For formatting purposes, this is equivalent to:

class MyStruct(ShapeCastable):
    ...

    def format(self, obj, spec):
        assert spec == ""
        return Format("{{a: {}, b: {}, c: {}}}", obj.a, obj.b, obj.c)
        return Format.Struct(Value.cast(obj), {
            # Assume obj.a, obj.b, obj.c are accessors that return the struct fields as ValueLike.
            "a": Format("{}", obj.a),
            "b": Format("{}", obj.b),
            "c": Format("{}", obj.c),
        })

with the added benefit that any MyStruct-shaped signal will automatically have per-field traces included in VCD output and per-field wires included in RTLIL output.

Implementations of format are added as appropriate to lib.enum and lib.data, making use of the above features.

Reference-level explanation

Three new classes are added:

  • amaranth.hdl.Format.Enum(value: Value, /, variants: EnumType | dict[int, str])
  • amaranth.hdl.Format.Struct(value: Value, /, fields: dict[str, Format])
  • amaranth.hdl.Format.Array(value: Value, /, fields: list[Format])

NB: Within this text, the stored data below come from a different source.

**src/rtl/serial_adder_ctrl_if.sv**
```systemverilog
// serial_adder_ctrl_if
// Request/response bundle for the bit-serial add/subtract sequencer.
//   start, sub, in1, in2  : request side, driven by the requester (master)
//   busy, done            : status, driven by the sequencer (slave)
//   sum, cOut, overflow   : result, driven by the sequencer, held until the
//                           next accepted request
// Parameter WIDTH sets operand/result width and must match the sequencer.
interface serial_adder_ctrl_if #(
  parameter int WIDTH = 32
);
  logic             start;
  logic             sub;
  logic [WIDTH-1:0] in1;
  logic [WIDTH-1:0] in2;
  logic             busy;
  logic             done;
  logic [WIDTH-1:0] sum;
  logic             cOut;
  logic             overflow;

  modport master (
    output start, sub, in1, in2,
    input  busy, done, sum, cOut, overflow
  );

  modport slave (
    input  start, sub, in1, in2,
    output busy, done, sum, cOut, overflow
  );
endinterface

```
**src/rtl/serial_adder_ctrl.sv**
```systemverilog
// serial_adder_ctrl
// Bit-serial add/subtract sequencer. A single FullAdder is time-multiplexed
// over the operand bits, LSB first, one bit per clock. A request accepted at
// edge E0 raises busy for WIDTH cycles and pulses done in the cycle after
// edge E0+WIDTH, with sum/cOut/overflow valid from that cycle onward.
//
// Ports:
//   clk   : rising-edge clock
//   rstN  : synchronous, active-low reset
//   bus   : serial_adder_ctrl_if.slave (start, sub, in1, in2 in;
//           busy, done, sum, cOut, overflow out)
// Parameter WIDTH (default 32) must be at least 2.
//
// Build option: define SERIAL_ADDER_OVERFLOW_EN to compute signed overflow
// (carry into MSB XOR carry out). Without it overflow is tied to 0 and the
// carry-into-MSB register is not built.

// One-bit full adder shared across all bit positions.
module FullAdder (
  input  logic a,
  input  logic b,
  input  logic c_in,
  output logic s,
  output logic c_out
);
  assign s     = a ^ b ^ c_in;
  assign c_out = (a & b) | (c_in & (a ^ b));
endmodule

module serial_adder_ctrl #(
  parameter int WIDTH = 32
) (
  input  logic                clk,
  input  logic                rstN,
  serial_adder_ctrl_if.slave  bus
);
  localparam int            CW       = $clog2(WIDTH);
  localparam logic [CW-1:0] LAST_BIT = CW'(WIDTH - 1);
  localparam logic [CW-1:0] PRE_MSB  = CW'(WIDTH - 2);

  typedef enum logic [1:0] {
    IDLE,
    RUN,
    DONE
  } state_t;

  state_t           state_q, state_d;
  logic [WIDTH-1:0] a_reg_q, a_reg_d;
  logic [WIDTH-1:0] b_reg_q, b_reg_d;
  logic [WIDTH-1:0] result_q, result_d;
  logic [WIDTH-1:0] sum_q, sum_d;
  logic [CW-1:0]    bit_cnt_q, bit_cnt_d;
  logic             carry_q, carry_d;
  logic             busy_q, busy_d;
  logic             done_q, done_d;
  logic             c_out_q, c_out_d;
  logic             fa_sum;
  logic             fa_carry;

`ifdef SERIAL_ADDER_OVERFLOW_EN
  logic             carry_into_msb_q, carry_into_msb_d;
  logic             overflow_q, overflow_d;
`endif

  FullAdder u_full_adder (
    .a     (a_reg_q[0]),
    .b     (b_reg_q[0]),
    .c_in  (carry_q),
    .s     (fa_sum),
    .c_out (fa_carry)
  );

  // Next-state logic. The edge that processes the MSB also loads the output
  // registers, so results are already valid during the DONE cycle.
  always_comb begin
    state_d   = state_q;
    a_reg_d   = a_reg_q;
    b_reg_d   = b_reg_q;
    result_d  = result_q;
    sum_d     = sum_q;
    bit_cnt_d = bit_cnt_q;
    carry_d   = carry_q;
    busy_d    = busy_q;
    done_d    = 1'b0;
    c_out_d   = c_out_q;
`ifdef SERIAL_ADDER_OVERFLOW_EN
    carry_into_msb_d = carry_into_msb_q;
    overflow_d       = overflow_q;
`endif

    case (state_q)
      IDLE: begin
        if (bus.start) begin
          // Subtraction is A + ~B + 1: invert B and seed the carry with 1.
          a_reg_d   = bus.in1;
          b_reg_d   = bus.sub ? ~bus.in2 : bus.in2;
          carry_d   = bus.sub;
          bit_cnt_d = '0;
          busy_d    = 1'b1;
          state_d   = RUN;
        end
      end

      RUN: begin
        result_d  = {fa_sum, result_q[WIDTH-1:1]};
        carry_d   = fa_carry;
        a_reg_d   = a_reg_q >> 1;
        b_reg_d   = b_reg_q >> 1;
        bit_cnt_d = bit_cnt_q + CW'(1);
`ifdef SERIAL_ADDER_OVERFLOW_EN
        // Carry out of bit WIDTH-2 is the carry into the MSB.
        if (bit_cnt_q == PRE_MSB) begin
          carry_into_msb_d = fa_carry;
        end
`endif
        if (bit_cnt_q == LAST_BIT) begin
          sum_d   = {fa_sum, result_q[WIDTH-1:1]};
          c_out_d = fa_carry;
`ifdef SERIAL_ADDER_OVERFLOW_EN
          overflow_d = carry_into_msb_q ^ fa_carry;
`endif
          busy_d  = 1'b0;
          done_d  = 1'b1;
          state_d = DONE;
        end
      end

      DONE: begin
        state_d = IDLE;
      end

      default: begin
        state_d = IDLE;
        busy_d  = 1'b0;
      end
    endcase
  end

  always_ff @(posedge clk) begin
    if (!rstN) begin
      state_q   <= IDLE;
      a_reg_q   <= '0;
      b_reg_q   <= '0;
      result_q  <= '0;
      sum_q     <= '0;
      bit_cnt_q <= '0;
      carry_q   <= 1'b0;
      busy_q    <= 1'b0;
      done_q    <= 1'b0;
      c_out_q   <= 1'b0;
`ifdef SERIAL_ADDER_OVERFLOW_EN
      carry_into_msb_q <= 1'b0;
      overflow_q       <= 1'b0;
`endif
    end else begin
      state_q   <= state_d;
      a_reg_q   <= a_reg_d;
      b_reg_q   <= b_reg_d;
      result_q  <= result_d;
      sum_q     <= sum_d;
      bit_cnt_q <= bit_cnt_d;
      carry_q   <= carry_d;
      busy_q    <= busy_d;
      done_q    <= done_d;
      c_out_q   <= c_out_d;
`ifdef SERIAL_ADDER_OVERFLOW_EN
      carry_into_msb_q <= carry_into_msb_d;
      overflow_q       <= overflow_d;
`endif
    end
  end

  assign bus.busy = busy_q;
  assign bus.done = done_q;
  assign bus.sum  = sum_q;
  assign bus.cOut = c_out_q;
`ifdef SERIAL_ADDER_OVERFLOW_EN
  assign bus.overflow = overflow_q;
`else
  assign bus.overflow = 1'b0;
`endif
endmodule

```
**src/flat_wrapper.sv**
```systemverilog
// flat-port wrapper written by rule: the top's interface ports become plain ports
module serial_adder_ctrl_flat 
#(
  parameter int WIDTH = 32
)
  (clk, rstN, bus_start, bus_sub, bus_in1, bus_in2, bus_busy, bus_done, bus_sum, bus_cOut, bus_overflow);
  serial_adder_ctrl_if #(.WIDTH(WIDTH)) bus_i ();
  input  logic clk;
  input  logic rstN;
  input wire logic [$bits(bus_i.start)-1:0] bus_start;
  input wire logic [$bits(bus_i.sub)-1:0] bus_sub;
  input wire logic [$bits(bus_i.in1)-1:0] bus_in1;
  input wire logic [$bits(bus_i.in2)-1:0] bus_in2;
  output wire logic [$bits(bus_i.busy)-1:0] bus_busy;
  output wire logic [$bits(bus_i.done)-1:0] bus_done;
  output wire logic [$bits(bus_i.sum)-1:0] bus_sum;
  output wire logic [$bits(bus_i.cOut)-1:0] bus_cOut;
  output wire logic [$bits(bus_i.overflow)-1:0] bus_overflow;
  assign bus_i.start = bus_start;
  assign bus_i.sub = bus_sub;
  assign bus_i.in1 = bus_in1;
  assign bus_i.in2 = bus_in2;
  assign bus_busy = bus_i.busy;
  assign bus_done = bus_i.done;
  assign bus_sum = bus_i.sum;
  assign bus_cOut = bus_i.cOut;
  assign bus_overflow = bus_i.overflow;
  serial_adder_ctrl #(.WIDTH(WIDTH)) u_core (.clk(clk), .rstN(rstN), .bus(bus_i));
endmodule
```
**config.mk**
```make
export PLATFORM = sky130hd
export DESIGN_NAME = serial_adder_ctrl_flat
export DESIGN_NICKNAME = d
export VERILOG_FILES = /design/src/rtl/serial_adder_ctrl_if.sv /design/src/rtl/serial_adder_ctrl.sv /design/src/flat_wrapper.sv
export SDC_FILE = /design/constraint.sdc
export NUM_CORES = 1
export LEC_CHECK = 0
export CAP_MARGIN = 20
export CORE_MARGIN = 3
export CORE_UTILIZATION = 33
export CTS_BUF_LIST = sky130_fd_sc_hd__clkbuf_4 sky130_fd_sc_hd__clkbuf_8 sky130_fd_sc_hd__clkbuf_16
export DETAILED_ROUTE_END_ITERATION = 10
export PLACE_DENSITY = 0.58
export SLEW_MARGIN = 20
export SYNTH_ARGS = -nofsm -noshare
export SYNTH_HDL_FRONTEND = slang
export SYNTH_SLANG_ARGS = --single-unit
export TNS_END_PERCENT = 50
```
**constraint.sdc**
```tcl
create_clock -name clk -period 4.88 [get_ports clk]
set_input_delay 0.976 -clock clk [delete_from_list [all_inputs] [get_ports clk]]
set_output_delay 0.976 -clock clk [all_outputs]
set_load 0.02 [all_outputs]
```
; ---- Yosys cells after proc, flatten, opt, wreduce, memory -nomap -nowiden
; Index checks and enable logic that the tools add are counted.
[classes]
n_addsub = 1
mux = 16
eq_ne = 5
reduce_logical = 7
bitwise = 7
[op_table]
columns = cell, count
row1 = case mux 32 bit (2 select lines), 2
row2 = 2-to-1 mux 32 bit, 3
row3 = NOT 32 bit, 1
row4 = case mux 5 bit (2 select lines), 1
row5 = AND reduction 2 bit, 4
row6 = adder 5 x 1 -> 5 bit (second input constant), 1
row7 = equality test 5 bit (second input constant), 1
row8 = 2-to-1 mux 5 bit, 1
row9 = 2-to-1 mux 1 bit, 4
row10 = 2-to-1 mux 2 bit, 2
row11 = case mux 2 bit (2 select lines), 1
row12 = case mux 1 bit (3 select lines), 1
row13 = AND reduction 3 bit, 1
row14 = bitwise AND 1 bit, 2
row15 = equality test 2 x 1 -> 1 bit (second input constant), 1
row16 = equality test 2 bit (second input constant), 1
row17 = zero test 2 bit, 1
row18 = inequality test 2 x 1 -> 1 bit (second input constant), 1
row19 = inequality test 2 bit (second input constant), 1
row20 = case mux 1 bit (2 select lines), 1
row21 = nonzero test 2 bit, 1
row22 = bitwise XOR 1 bit, 2
row23 = NOT 1 bit, 1
row24 = bitwise OR 1 bit, 1
[totals]
reg_bits = 139
output_inout_bits = 36
in_bits = 68
elab_cells = 46

; ---- Depth between registers and ports, before layout
; Gate-level depths: netlist of run 1.
[logic_depth]
word_depth = 4
ltp_mapped = 8
mapped_depth_nobuf = 6

; ---- Hierarchy
; A second synthesis of run 1 with hierarchy kept.
[unflattened]
hier_cells = 691
area_unflattened_um2 = 5914.4
[modules_own_cells]
columns = mod, area_per_inst_um2, cells_each, instances, seq_area_each_um2
row1 = serial_adder_ctrl, 5894.4, 690, 1, 2762.6
row2 = FullAdder, 20.0, 1, 1, 0.0

; ---- Least setup slack after synthesis of run 1
; No wires, ideal clock.
[synth_timing]
path_kind = input to register
start = input bus_sub
end = register u_core.b_reg_q[10]
required_ns = 4.758
setup_ns = 0.122
path_slack_ns = 2.956
cell_stages = 5
arrival_ns = 1.802
n_path_buf = 2
path_cell_list = buf_2 buf_2 xnor2_1 nor2_1 a221o_1
[synth_via]
elab_chain_len = 3
[synth_lines]
columns = item, line
row1 = "start, declared", flat_wrapper.sv:11  ; input wire logic [$bits(bus_i.sub)-1:0] bus_sub;
row2 = 2-to-1 mux 32 bit, serial_adder_ctrl.sv:96  ; b_reg_d = bus.sub ? ~bus.in2 : bus.in2;
row3 = 2-to-1 mux 32 bit, serial_adder_ctrl.sv:93  ; if (bus.start) begin
row4 = case mux 32 bit (2 select lines), serial_adder_ctrl.sv:91  ; case (state_q)
row5 = "end signal, assigned", serial_adder_ctrl.sv:158  ; b_reg_q <= b_reg_d;
row6 = "end, declared", serial_adder_ctrl.sv:49  ; logic [WIDTH-1:0] b_reg_q, b_reg_d;
; No other way between the ends. The select of a mux whose other input is x is not followed.
; A chain may end at the register's enable or synchronous reset.

==> impl_metrics.yaml, run 1 <==
sta:
  period_needed_ns: 2.69
  hold_viol_final: 0
  worst_pin_slew_ns: 1.03
  period_share_pct: 55.1
  fin_skew_ns: 0.00961
  rsz0062_at_grt: "no"
  max_slew_margin_pct: 31.5
  tns_ns: 0
  setup_viol: 0
  finalMaxSlewViolations: 0
  hold_ws_ns: 0.452
  max_freq_ghz: 0.372
logic_synthesis:
  synth.top_cell.area_share_pct: 49.6
  synth_compound_area_share_pct: 23.7
  avgSynthCellArea_um2: 8.55
  syn_nets: 722
  yosysTopAreaCell: "dfxtp_1"
  netlist_area_mm2: 0.00557
  ys_seq_area_share_pct: 49.6
  synth-simple-area-share_pct: 15.2
  netlist_top_cells_area: "dfxtp_1, nand2_1, a21oi_1"
  synth_top_family_by_area: "compound AO/OA/AOI/OAI gates"
  synth_xor_area_share_pct: 5.03
  synthesis.instances: 651
  synth.area.mux_share_pct: 0
  synth_cell_type_count: 37
  yosys_warnings: 0
  synthAdderAreaFrac_pct: 0.809
  ys_ff_latch: 138
clocking:
  cts_buffer_depth: 2
  post_cts_buffers: 0
  cts_buffers: 17
  worstSkewPairLatency_ns: 0.42
  cts_tree: "yes"
  htreeDepth: 4
  clkSlewWorstSetupHoldPaths_ns: 0.05
  ctsResizeCount: 0
  root_buffer: "clkbuf_16"
  postCtsHoldBufs: 0
  clock-sinks: 138
setup_path:
  path_depth: 7
  worst_path_largest_cell_delay_ns: 0.58
  cp_max_fo: 75
  cp_data_required_time_ns: 5.18
  path_delay_family: "buffers and inverters"
  r2r-end: "u_core.b_reg_q[21]"
  reg2reg_depth: 5
  rrSetupSlack_ns: 2.51
  cp-endpoint: "u_core.b_reg_q[21]"
  cpMaxStageDelayCell: "buf_4"
  path_buf_inv: 5
  crit_arrival_ns: 2.98
  cp-startpoint: "rstN"
  worst_setup_path_start_kind: "input port"
  crit_chain: "clkdlybuf4s50_1 > buf_4 > inv_2 > buf_4 > nor2_2 > buf_4 > a221o_1"
  cp-end-kind: "flop"
  cpMostUsedCell: "buf_4"
  crit_type: "in -> reg"
  r2r-start: "u_core.state_q[0]"
drt:
  drt_iter0_markers: 281
  num_vias: 4588
  wire_per_inst_um: 13.3
  viasPerCell: 4.82
  drt-pass1-iter-count: 4
  drc: 0
  wirelength_mm: 12.7
  antenna_left: 0
die:
  io_pins: 104
  rows: 46
  start_util_pct: 34.4
  die_y_um: 136
  die_width_um: 136
  fp.coreArea_mm2: 0.0162
  dieArea_mm2: 0.0185
pwr:
  cellPowerDensity_mw_per_mm2: 386
  vdd_drop_max_mv: 0.257
  p_leak_uw: 0.00250
placed_design:
  dp_cells: 920
  io_buffers: 102
  dp_hpwl_mm: 8.04
  place.gp.congestion: 0.745
final_layout:
  fillers: 1554
  synthToLayoutAreaGrowth_pct: 30.0
  nNetsFinal: 794
  diodes: 0
  layoutNonFillerInstCount: 951
  drive_gt1_share_pct: 6.39
run_status:
  outcome: "finished clean"
hold_path:
  min-delay-path-class: "reg -> reg"
  min_from: "u_core.bus.sum[28]"
job:
  drv_cap: 0
global_route:
  grt_use_total_pct: 14.3
  grt_pass1_wl_mm: 21.5
  first_global_vias: 4553
  grt_overflow: 0
  antenna_found_initial: 0
  grt_max_degree: 76
==> Yosys cell counts <==
cell / instances
clkbuf_1: 16
o21bai_1: 1
a31oi_1: 1
buf_1: 2
nand3b_2: 1
clkbuf_2: 1
o21ai_0: 34
nand2b_1: 2
a211oi_1: 1
nor2_2: 2
or3_1: 1
xnor2_1: 31
o22ai_1: 4
nand2_1: 132
nor2b_1: 1
inv_2: 1
and3b_1: 1
buf_6: 4
a22oi_1: 4
nor3b_1: 1
dfxtp_1: 138
o32a_1: 1
buf_2: 29
xor2_1: 1
inv_1: 2
o21ba_4: 1
nand4bb_1: 1
nor2_1: 67
and3_1: 2
ha_1: 2
o2bb2ai_1: 28
nand3_1: 2
conb_1: 1
a221o_1: 31
a21oi_1: 98
fa_1: 1
buf_4: 5
==> stage by stage <==
stage               total power (µW)  setup WS (ns)  util, %  area [µm²]
floorplan                       1400           2.96        -        5570
global placement                1480           1.81     40.9        6620
detailed placement              1490           1.78     40.9        6620
CTS                             2820           2.20     44.7        7230
global route                    2900           2.04     44.8        7240
finish                          2790           2.19     44.8        7240
==> metal layers <==
| metal | track usage, % | routed length, µm |
|---|---|---|
| met1 | 18.4 | 6080 |
| met2 | 23.2 | 5870 |
| met3 | 2.92 | 482 |
| met4 | 6.61 | 221 |
| met5 | 0 | 0 |
==> cell families (layout without fill, tap and decap cells) <==
logic type / Yosys count / after routing
buffers and inverters: 60 / 144
adders and majority gates: 3 / 3
xor gates and xnor gates: 32 / 32
DFF: 138 / 138
other: 1 / 1
AOI/OAI and AO/OA: 204 / 204
and+or+nand+nor: 213 / 213
==> power breakdown <==
| part | leakage, µW | internal [µW] | switching [µW] |
|---|---|---|---|
| sequential | 0.00113 | 1180 | 33.0 |
| combinational | 0.00109 | 127 | 127 |
| clock | 0.000287 | 847 | 477 |
| total | 0.00250 | 2150 | 637 |
==> worst min-delay path: cells and delay by family (launching register included) <==
family          cells  cell delay, ns
flops               1            0.30
compound gates      1            0.05
simple gates        1            0.05
==> layout make-up <==
class / instances / area (µm²) / area share (%)
timing repair buffer: 110 / 1080 / 14.9
sequential: 138 / 2760 / 38.2
clock buffer: 21 / 474 / 6.55
inverter: 3 / 11.3 / 0.156
tap: 216 / 270 / 3.73
multi-input combinational: 453 / 2500 / 34.6
clock inverter: 10 / 141 / 1.95
==> sequential cells by signal (all words and copies together), names as in the netlist <==
| name | cells |
|---|---|
| u_core.state_q | 2 |
| u_core.result_q | 31 |
| u_core.carry_q | 1 |
| u_core.bus.done | 1 |
| u_core.b_reg_q | 32 |
| u_core.bus.sum | 32 |
| u_core.bit_cnt_q | 5 |
| u_core.bus.cOut | 1 |
| u_core.a_reg_q | 32 |
| u_core.bus.busy | 1 |
==> worst min-delay path by stage <==
stage,end,depth (start not counted)
floorplan,u_core.bus.sum[0],2
global placement,u_core.bus.sum[29],2
detailed placement,u_core.bus.sum[28],2
CTS,u_core.bus.sum[28],2
global route,u_core.bus.sum[28],2
finish,u_core.bus.sum[28],2
==> cells in the final DEF (no fill, tap or decap), types with 2 or more instances in the layout <==
master           instances
clkbuf_8                 3
o22ai_1                  4
a21oi_1                 98
o21ai_0                 34
ha_1                     2
a22oi_1                  4
nand2_1                132
nand2b_1                 2
clkbuf_16               17
a221o_1                 31
buf_4                    8
clkinvlp_4               5
nor2_1                  67
nand3_1                  2
clkdlybuf4s50_1        101
o2bb2ai_1               28
xnor2_1                 31
and3_1                   2
bufinv_16                3
inv_1                    2
dfxtp_1                138
Note: power is estimated with default switching activity, not from simulation.
==> run 2: changes to the inputs <==
- PLACE_DENSITY: 0.58 -> 0.6
- clock period: 4.88 -> 2.2 ns (I/O delays scaled with it)
==> impl_metrics.yaml, run 2 (synthesized netlist as in run 1, its figures left out) <==
setup_path:
  crit_chain: "ha_1 > and3_1 > ha_1 > and3b_1 > buf_4 > nand2_1 > a21oi_1"
  worst_path_largest_cell_delay_ns: 0.38
  crit_arrival_ns: 2.18
  crit_type: "reg -> reg"
  cp_max_fo: 33
  r2r-start: "u_core.bit_cnt_q[0]"
  cpMaxStageDelayCell: "dfxtp_1"
  path_buf_inv: 1
  path_delay_family: "simple AND/OR/NAND/NOR gates"
  cp-end-kind: "flop"
  worst_setup_path_start_kind: "flop"
  cp_data_required_time_ns: 2.53
  cpMostUsedCell: "ha_1"
  cp-startpoint: "u_core.bit_cnt_q[0]"
sta:
  finalMaxSlewViolations: 0
  fin_skew_ns: 0.00672
  rsz0062_at_grt: "no"
  setup_viol: 0
  period_share_pct: 83.8
  hold_viol_final: 0
  worst_pin_slew_ns: 1.05
  max_slew_margin_pct: 30.2
  period_needed_ns: 1.84
  max_freq_ghz: 0.543
die:
  start_util_pct: 34.4
  die_y_um: 136
  dieArea_mm2: 0.0185
  io_pins: 104
  die_width_um: 136
  rows: 46
  fp.coreArea_mm2: 0.0162
pwr:
  p_leak_uw: 0.00256
  cellPowerDensity_mw_per_mm2: 861
  net-switching-power_uw: 1420
  p_seq_share_pct: 42.6
  power_frac_clock_pct: 48.0
  vdd_drop_max_mv: 0.634
  p_int_uw: 4890
  comb_power_share_pct: 9.3
  sw_frac_of_total_pct: 22.5
clocking:
  post_cts_buffers: 0
  ctsResizeCount: 0
  cts_buffer_depth: 2
  htreeDepth: 4
  clock-sinks: 138
  cts_buffers: 17
  worstSkewPairLatency_ns: 0.42
  postCtsHoldBufs: 0
  root_buffer: "clkbuf_16"
  cts_tree: "yes"
  clkSlewWorstSetupHoldPaths_ns: 0.06
final_layout:
  final_core_util_pct: 45.3
  final_common_cell: "dfxtp_1"
  final_cell_mix: "dfxtp_1, nand2_1, clkdlybuf4s50_1"
  nNetsFinal: 799
  final_cell_area_mm2: 0.00732
  drive_gt1_share_pct: 7.02
  synthToLayoutAreaGrowth_pct: 31.6
  diodes: 0
  layoutNonFillerInstCount: 957
global_route:
  grt_max_degree: 73
  antenna_found_initial: 0
  grt_use_total_pct: 14.7
  first_global_vias: 4677
  grt_overflow: 0
  grt_pass1_wl_mm: 22.1
placed_design:
  place_area_mm2: 0.00668
  dp_hpwl_mm: 8.52
  io_buffers: 102
  place.gp.congestion: 0.779
  dp_cells: 925
hold_path:
  min-delay-path-class: "reg -> reg"
  min_from: "u_core.bus.sum[15]"
drt:
  wire_per_inst_um: 13.7
  drc: 0
  num_vias: 4738
  viasPerCell: 4.95
  drt-pass1-iter-count: 5
  antenna_left: 0
  wirelength_mm: 13.1
  drt_iter0_markers: 351
run_status:
  outcome: "finished clean"
job:
  drv_cap: 0
[run 2: cell types whose count changed in the layout (fill, tap and decap cells not counted)]
cell | previous run | this run
clkbuf_4 | 1 | 0
clkinv_2 | 1 | 5
bufinv_16 | 3 | 4
nor2_2 | 1 | 0
buf_4 | 8 | 11
and3b_1 | 0 | 1
clkinvlp_4 | 5 | 2
buf_12 | 0 | 2
nor2_4 | 1 | 2
and3b_2 | 1 | 0
[run 2: final timing paths]
check	to	slack (ns)	depth (start not counted)
setup / recovery	u_core.bus.sum[4]	0.36	7
hold / removal	u_core.bus.sum[15]	0.45	2
setup reg to reg	u_core.bus.sum[4]	0.36	7
hold reg to reg	u_core.bus.sum[15]	0.45	2
[run 2: worst register-to-register path: cells and delay by family (launching register included)]
kind	cells	cell delay (ns)
adder cells (fa/ha/maj)	2	0.45
flip-flops	1	0.38
AND/OR/NAND/NOR	3	0.49
buffers and inverters	1	0.31
AO/OA/AOI/OAI	1	0.14
[run 2: routing by layer]
| metal | track usage, % | routed length (µm) | share of wire [%] |
|---|---|---|---|
| met2 | 23.2 | 6000 | 46 |
| met1 | 19.3 | 6240 | 48 |
| met5 | 0 | 0 | 0 |
| met4 | 5.71 | 188 | 1.4 |
| met3 | 4.00 | 641 | 4.9 |
[run 2: per-stage QoR]
step	total power, µW	TNS, ns	hold slack [ns]	setup WS [ns]
detailed placement	3320	-3.00	0.447	-0.110
CTS	6370	0	0.455	0.208
finish	6300	0	0.452	0.357
global placement	3310	-1.23	0.445	-0.0417
floorplan	3100	0	0.432	0.577
global route	6580	0	0.470	0.174
[run 2: layout make-up]
| class | count | area [µm²] |
|---|---|---|
| clock buffers | 20 | 467 |
| well taps | 216 | 270 |
| repair buffers | 115 | 1140 |
| multi-input cells | 453 | 2510 |
| flip-flops and latches | 138 | 2760 |
| inverters | 3 | 11.3 |
| clock inverters | 12 | 169 |
| fillers | 1575 | 8850 |
[run 2: power by group through the flow]
stage	registers, µW	logic, µW	clock network, µW
floorplan	2720	381	0
global placement	2730	574	0
detailed placement	2730	589	0
CTS	2680	590	3100
global route	2700	653	3230
finish	2690	589	3030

Instances of these classes can be used wherever a Format can be used:

  • as an argument to Print, Assert, ...
  • included within another Format via substitution
  • returned from ShapeCastable.format
  • as a field format within Format.Struct or Format.Array

When used for formatting:

  • Format.Enum will display as whichever string corresponds to current value of value, or as "[unknown]" otherwise.
  • Format.Struct will display as "{a: <formatted field a>, b: <formatted field b>}".
  • Format.Array will display as "[<formatted field 0>, <formatted field 1>]"

Whenever a signal is created with a shape-castable as its shape, its format method is called with spec="" and the result is stashed away.

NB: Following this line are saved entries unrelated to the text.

`config.mk`:
```
export PLATFORM = sky130hd
export DESIGN_NAME = bios_fetch_stage_flat
export DESIGN_NICKNAME = d
export VERILOG_FILES = /design/src/rtl/bios_fetch_stage_pkg.sv /design/src/rtl/bios_fetch_stage_if.sv /design/src/rtl/bios_fetch_skid.sv /design/src/rtl/bios_fetch_stage.sv /design/src/flat_wrapper.sv
export SDC_FILE = /design/constraint.sdc
export NUM_CORES = 1
export LEC_CHECK = 0
export CORE_ASPECT_RATIO = 2
export CORE_MARGIN = 2
export CORE_UTILIZATION = 32
export CTS_CLUSTER_SIZE = 24
export DETAILED_ROUTE_END_ITERATION = 7
export MAX_ROUTING_LAYER = met4
export SETUP_SLACK_MARGIN = 0.02
export SLEW_MARGIN = 20
export SYNTH_ARGS = -nofsm -noshare
export SYNTH_HDL_FRONTEND = slang
export SYNTH_SLANG_ARGS = --single-unit
```
`constraint.sdc`:
```
create_clock -name clk -period 6.5 [get_ports clk]
set_input_delay 0.65 -clock clk [delete_from_list [all_inputs] [get_ports clk]]
set_output_delay 0.65 -clock clk [all_outputs]
set_load 0.03 [all_outputs]
```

VCD output is done as follows:

  1. When a signal or field's format is just Format("{}", value): value is emitted as a bitvector to VCD.
  2. Otherwise, when a signal or field's custom format is not Format.Struct nor Format.Array: the format is evaluated every time the value changes, and the result is emitted as a string to VCD
  3. When the custom format is Format.Struct or Format.Array:
    • the value as a whole is emitted as a bitvector
    • each field is emitted recursively (as a separate trace, perhaps with subtraces)

RTLIL output is done as follows:

  1. When a signal or field's format is a plain Format and contains exactly one format specifier: a wire is created and assigned with the specifier's value.
  2. When a signal or field's format is a plain Format that doesn't conform to the above rule: no wire is created.
  3. When a signal or field's format is a Format.Enum: a wire is created and assigned with the format's value. RTLIL attributes are emitted on it, describing the enumeration values.
  4. When a signal or field's format is a Format.Struct or Format.Array: a wire is created and assigned with the format's value, representing the struct as a whole. For every field of the aggregate, the rules are applied recursively.

Drawbacks

More language complexity.

A shape-castable using Format.Struct to mark itself as aggregate is forced to use the fixed Format.Struct display when formatted.

Rationale and alternatives

This design ties together concerns of formatting with structural description. An alternative would be to have separate hooks for those, like the current _value_repr interface.

Prior art

None.

Unresolved questions

None.

Future possibilities

The current decoder interface on Signal could be deprecated and retired.